Students could keep a logbook to record the decisions they make at each stage and why they chose to make them. This could limit the possibility that students will make random decisions and could create an opportunity for them to review their decisions after they find out how successful they were as racecourse managers at the end of the section. They could consider ways in which they might wish to change subsequent business decisions should they have a chance to run the simulation again. This ‘what if’ analysis requires students to have a higher level skill and a capacity to look back critically at decisions and evaluate how they might secure a better payoff.
Racehorse owner
Step 1: Racehorse owner
Students need to look carefully through the given information to decide which racehorse to purchase and which jockeys and trainers to hire. They will need to notice that different racehorses and people possess varying characteristics and aptitudes.
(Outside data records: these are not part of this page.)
### src/rtl/edge_acc_param_if.sv
// Word-addressed shared data memory port used by the edge accelerator.
interface edge_acc_param_if;
   import edge_pkg::*;

   logic [15:0]       addr;
   logic [WORD_W-1:0] dataR;
   logic [WORD_W-1:0] dataW;
   logic              en;
   logic              we;

   modport master (output addr, output dataW, output en, output we, input dataR);
   modport slave  (input addr, input dataW, input en, input we, output dataR);

endinterface

### src/rtl/edge_window.sv
// 3-row x 3-word (L,C,R) pixel window with staging for the first two rows of a new
// column, plus four Sobel kernels producing the magnitudes of the pixels in word C.
module edge_window
   import edge_pkg::*;
(
   input  logic                                 clk,
   input  logic                                 rst_n,
   input  logic                                 ld_i,
   input  logic                                 ld_sel_i,
   input  logic                                 shift_i,
   input  logic                                 zero_i,
   input  logic [WORD_W-1:0]                    din_i,
   output logic [PIX_PER_WORD-1:0][PIX_W-1:0]   mag_o
);

   logic [2:0][2:0][WORD_W-1:0] win_q, win_d;
   logic [1:0][WORD_W-1:0]      stg_q, stg_d;
   logic [2:0][PIX_PER_WORD+1:0][PIX_W-1:0] px;

   function automatic logic signed [GRAD_W-1:0] ext(input logic [PIX_W-1:0] p);
      return $signed({{(GRAD_W-PIX_W){1'b0}}, p});
   endfunction

   // Rows 0/1 of the incoming column wait in staging; row 2 arrives with the shift.
   always_comb begin
      win_d = win_q;
      stg_d = stg_q;
      if (ld_i) begin
         stg_d[ld_sel_i] = din_i;
      end
      if (shift_i) begin
         for (int r = 0; r < 3; r++) begin
            win_d[r][0] = win_q[r][1];
            win_d[r][1] = win_q[r][2];
         end
         win_d[0][2] = zero_i ? '0 : stg_q[0];
         win_d[1][2] = zero_i ? '0 : stg_q[1];
         win_d[2][2] = zero_i ? '0 : din_i;
      end
   end

   always_ff @(posedge clk or negedge rst_n) begin
      if (!rst_n) begin
         win_q <= '0;
         stg_q <= '0;
      end else begin
         win_q <= win_d;
         stg_q <= stg_d;
      end
   end

   // px[r] = {R.pix0, C.pix3..C.pix0, L.pix3}: six adjacent pixels around word C.
   always_comb begin
      px = '0;
      for (int r = 0; r < 3; r++) begin
         px[r][0] = win_q[r][0][WORD_W-1 -: PIX_W];
         for (int i = 0; i < PIX_PER_WORD; i++) begin
            px[r][i+1] = win_q[r][1][i*PIX_W +: PIX_W];
         end
         px[r][PIX_PER_WORD+1] = win_q[r][2][PIX_W-1:0];
      end
   end

   for (genvar i = 0; i < PIX_PER_WORD; i++) begin : g_kernel
      logic signed [GRAD_W-1:0] gx;
      logic signed [GRAD_W-1:0] gy;
      always_comb begin
         gx = (ext(px[0][i+2]) + (ext(px[1][i+2]) <<< 1) + ext(px[2][i+2]))
            - (ext(px[0][i])   + (ext(px[1][i])   <<< 1) + ext(px[2][i]));
         gy = (ext(px[2][i]) + (ext(px[2][i+1]) <<< 1) + ext(px[2][i+2]))
            - (ext(px[0][i]) + (ext(px[0][i+1]) <<< 1) + ext(px[0][i+2]));
      end
      assign mag_o[i] = sobel_mag(gx, gy);
   end

endmodule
The profiles are designed to offer some element of risk and students could discuss what level of risk they are prepared to take e.g. Jockey 5 looks to be competitive but has recently scored a 5th and 6th place. This could be interpreted as bad luck or perhaps it signifies something longer term. Teachers might want to widen the remit of this activity to explore issues surrounding business risk and the qualities and attributes of entrepreneurs as risk takers e.g. what is the difference between ‘risk’ and ‘gambling’?
Step 2: Prepare your racehorse
Students face several decisions relating to their racehorse’s health and happiness (HH&H). They make decisions – some of which have a financial consequence – which may or may not impact upon HH&H. The higher the HH&H the greater the chance of the racehorse winning the race, but again, there are no guarantees.
Students will need to be reminded that not all decisions of this nature can be solely driven by economics: issues to do with the racehorse’s well-being will of course be determined by the owner’s wish to look after the racehorse. Students can refer back to the material they learnt in the Training Zone to help inform their decisions.
Step 3: Prepare your racehorse
This section allows students to match their racehorse with the most appropriate race. Some students might simply opt to enter their racehorse into the race with the highest potential prize money while others might look more carefully to see which race bests suits their racehorse. Jockey and racehorse statistics can guide students’ decisions, and groups could be encouraged to justify their selection rather than simply pick any race.
Lower ability groups are likely to benefit from discussion at each step as students move through this area of the resource.
The race and the results
Students can run the simulations as many times as they wish. Keeping a record of key business decisions in a document or spreadsheet will allow students to see why a given set of conditions and decisions yielded a certain set of results. This could lead to an evaluation of their business decisions and an identification of what they would do differently next time; time permitting, they could work through the simulation again using this new information.
Students could be asked to judge the results of other groups and to advise on what they think the other group should do differently – drawing on the shared experience of using the website.